Fifty cents of the new admission fee will go to the casinos own host cities that have lost half of their admission fee funding as casino patronage has fallen to a decade. Fifty cents would go to the state gaming commission with the largest share of those proceeds going to alleviate some of the funding crunch at veterans nursing homes—which last year received about one-third as much as they did a decade ago.  The third fifty cents will provide funding to keep the Steamboat Arabia Museum from being bought by  Pennsylvania museum and moved to Pittsburgh.

The casinos can keep the remaining fifty cents.

The gaming commission will adjust the admission fees for inflation each year so that we don’t see the casinos getting richer and richer off of admission fees while host cities and counties and state programs grow poorer and poorer.

More times than I want to think of, members of the legislature have told me after discussing some of these ideas, “The casinos will never buy that.”

Indeed, they haven’t and we expect tooth-and-toenails opposition to the Griffith bill this year.

I wonder, however, if those lawmakers who have told me, “The casinos will never buy that” have ever considered how demeaning to the General Assembly that comment is, almost to the point of a self-indictment.

Who’s in charge here?   The legislature or the casinos?   The answer appears quite clear based on what legislation has been moved—although, thankfully, not finally passed.

What does that statement say about the integrity of the individual legislator or of the General Assembly as a whole?

And for those thinking of seeking higher office, what will sell better with the voters: letting them bet on tonight’s game, or standing with the state’s veterans, educators, and even the casinos’ host cities?

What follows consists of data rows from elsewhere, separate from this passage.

==> flow/design.v <==
module multiplier_logic (
    input  wire        clk,
    input  wire        rst_n,
    input  wire [15:0] a,
    input  wire [15:0] b,
    output reg  [31:0] y
);
     reg[15:0] a_r1,a_r2,a_r3;
     reg[15:0] b_r1,b_r2,b_r3;
    wire [31:0] pp [0:15];
    assign pp[0] = b[0] ? (a << 0) : 32'd0;
    assign pp[1] = b[1] ? (a << 1) : 32'd0;
    assign pp[2] = b[2] ? (a << 2) : 32'd0;
    assign pp[3] = b[3] ? (a << 3) : 32'd0;
    assign pp[4] = b[4] ? (a << 4) : 32'd0;
    assign pp[5] = b[5] ? (a << 5) : 32'd0;
    assign pp[6] = b[6] ? (a << 6) : 32'd0;
    assign pp[7] = b[7] ? (a << 7) : 32'd0;
	 assign pp[8] = b[8] ? (a << 8) : 32'd0;
    assign pp[9] = b[9] ? (a << 9) : 32'd0;
    assign pp[10] = b[10] ? (a << 10) : 32'd0;
    assign pp[11] = b[11] ? (a << 11) : 32'd0;
    assign pp[12] = b[12] ? (a << 12) : 32'd0;
	 assign pp[13] = b[13] ? (a << 13) : 32'd0;
    assign pp[14] = b[14] ? (a << 14) : 32'd0;
    assign pp[15] = b[15] ? (a << 15) : 32'd0;
	 reg [31:0] s1_0, s1_1, s1_2, s1_3, s1_4, s1_5, s1_6, s1_7;
    reg [31:0] s2_0, s2_1, s2_2, s2_3;
    reg [31:0] s3_0, s3_1;
    reg [31:0] s4;
    always @(posedge clk) begin
        if (!rst_n) begin
		  a_r1 <= 32'd0;a_r2 <= 32'd0;a_r3<= 32'd0;
		  b_r1 <= 32'd0;b_r2 <= 32'd0;b_r3<= 32'd0;
		      s1_0 <= 32'd0;
				s1_1 <= 32'd0;
				s1_2 <= 32'd0;
				s1_3 <= 32'd0;
				s1_4 <= 32'd0;
				s1_5 <= 32'd0;
				s1_6 <= 32'd0;
				s1_7 <= 32'd0;
				s2_0 <= 32'd0;
				s2_1 <= 32'd0;
				s2_2 <= 32'd0;
				s2_3 <= 32'd0;
				s3_0 <= 32'd0;
				s3_1 <= 32'd0;
            y  <= 32'd0;
            s4 <= 32'd0;
        end else begin
		     a_r1<=a;
           a_r2<=a_r1; 
           a_r3<=a_r2; 
			  b_r1<=b;
			  b_r2<=b_r1;
			  b_r3<=b_r2;
            s1_0 <= pp[0] + pp[1];
            s1_1 <= pp[2] + pp[3];
            s1_2 <= pp[4] + pp[5];
            s1_3 <= pp[6] + pp[7];
            s1_4 <= pp[8] + pp[9];
            s1_5 <= pp[10] + pp[11];
            s1_6 <= pp[12] + pp[13];
            s1_7 <= pp[14] + pp[15];
            s2_0 <= s1_0 + s1_1;
            s2_1 <= s1_2 + s1_3;
            s2_2 <= s1_4 + s1_5;
            s2_3 <= s1_6 + s1_7;
				s3_0  <= s2_0 + s2_1;
				s3_1  <= s2_2 + s2_3;
				s4    <= s3_0 + s3_1; 
            y  <= s4;
        end
    end
endmodule
Settings: LEC_CHECK=0, ABC_AREA=1, CAP_MARGIN=20, CELL_PAD_IN_SITES_DETAIL_PLACEMENT=1, CORE_MARGIN=5, CORE_UTILIZATION=40, GPL_TIMING_DRIVEN=0, MAX_ROUTING_LAYER=met4, SLEW_MARGIN=20, TNS_END_PERCENT=45; clock period 4.5 ns.
run.sh (not shown) runs the stock make flow with config.mk's settings and CLKGATE_MAP_FILE=.
Rerun with:
==> flow/config.mk (replaced) <==
export PLATFORM = sky130hd
export DESIGN_NAME = multiplier_logic
export DESIGN_NICKNAME = multiplier_logic
export VERILOG_FILES = /design/flow/design.v
export SDC_FILE = /design/flow/constraint.sdc
export NUM_CORES = 4
export LEC_CHECK = 0
export CAP_MARGIN = 20
export CORE_MARGIN = 2
export CORE_UTILIZATION = 65
export CTS_CLUSTER_SIZE = 43
export HOLD_SLACK_MARGIN = 0.3
export SETUP_SLACK_MARGIN = -0.28
export SLEW_MARGIN = 20
export TNS_END_PERCENT = 5
==> flow/constraint.sdc (replaced) <==
create_clock -name core_clock -period 2.9 [get_ports {clk}]
set_input_delay 0.5800 -clock core_clock [delete_from_list [all_inputs] [get_ports {clk}]]
set_output_delay 0.5800 -clock core_clock [all_outputs]
set_load 0.01 [all_outputs]
Effect:
- With this change the flow finished with setup timing left
- power grows by 50%
- utilization grows by 35 points
- clock skew hardly moves
- synthesized cell count shrinks by 37%
- first-iteration DRC count shrinks by 11%
- synthesized area shrinks by 13%
- worst setup slack is worse by 1200 ps
- cell area shrinks by 5.8%
- sequential power grows by 56%
- wire length shrinks by 33%
- cell count shrinks by 33%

We think we know what the general public’s answers would be to these questions—and that answer does not bespeak confidence in those that public presumes will watch out for its interests. Why, then, are lawmakers who have said that willing to accept the premise?  What is it that they are lacking in making that statement?  And how are they fueling a political climate in which their constituents consider themselves victims of government instead of partners in it?

The casino industry has an incredible amount of influence in the capitol.  One representative told me in the first year of efforts to update casino laws and to protect the museum that the industry would be interested in what was being proposed. “I’ve already gotten two checks from them this year,” he told me.

But this year’s different.  The Griffith bill gives lawmakers a choice. Who’s more important: the people lawmakers know back home or the people who want something from them in the capitol hallways?

Is there a place for courage? Integrity?  Service in the name of the people?  Or will it be business as usual?

We’ll find out this year, maybe.   And maybe voters will remember the answer in the campaign year that comes next.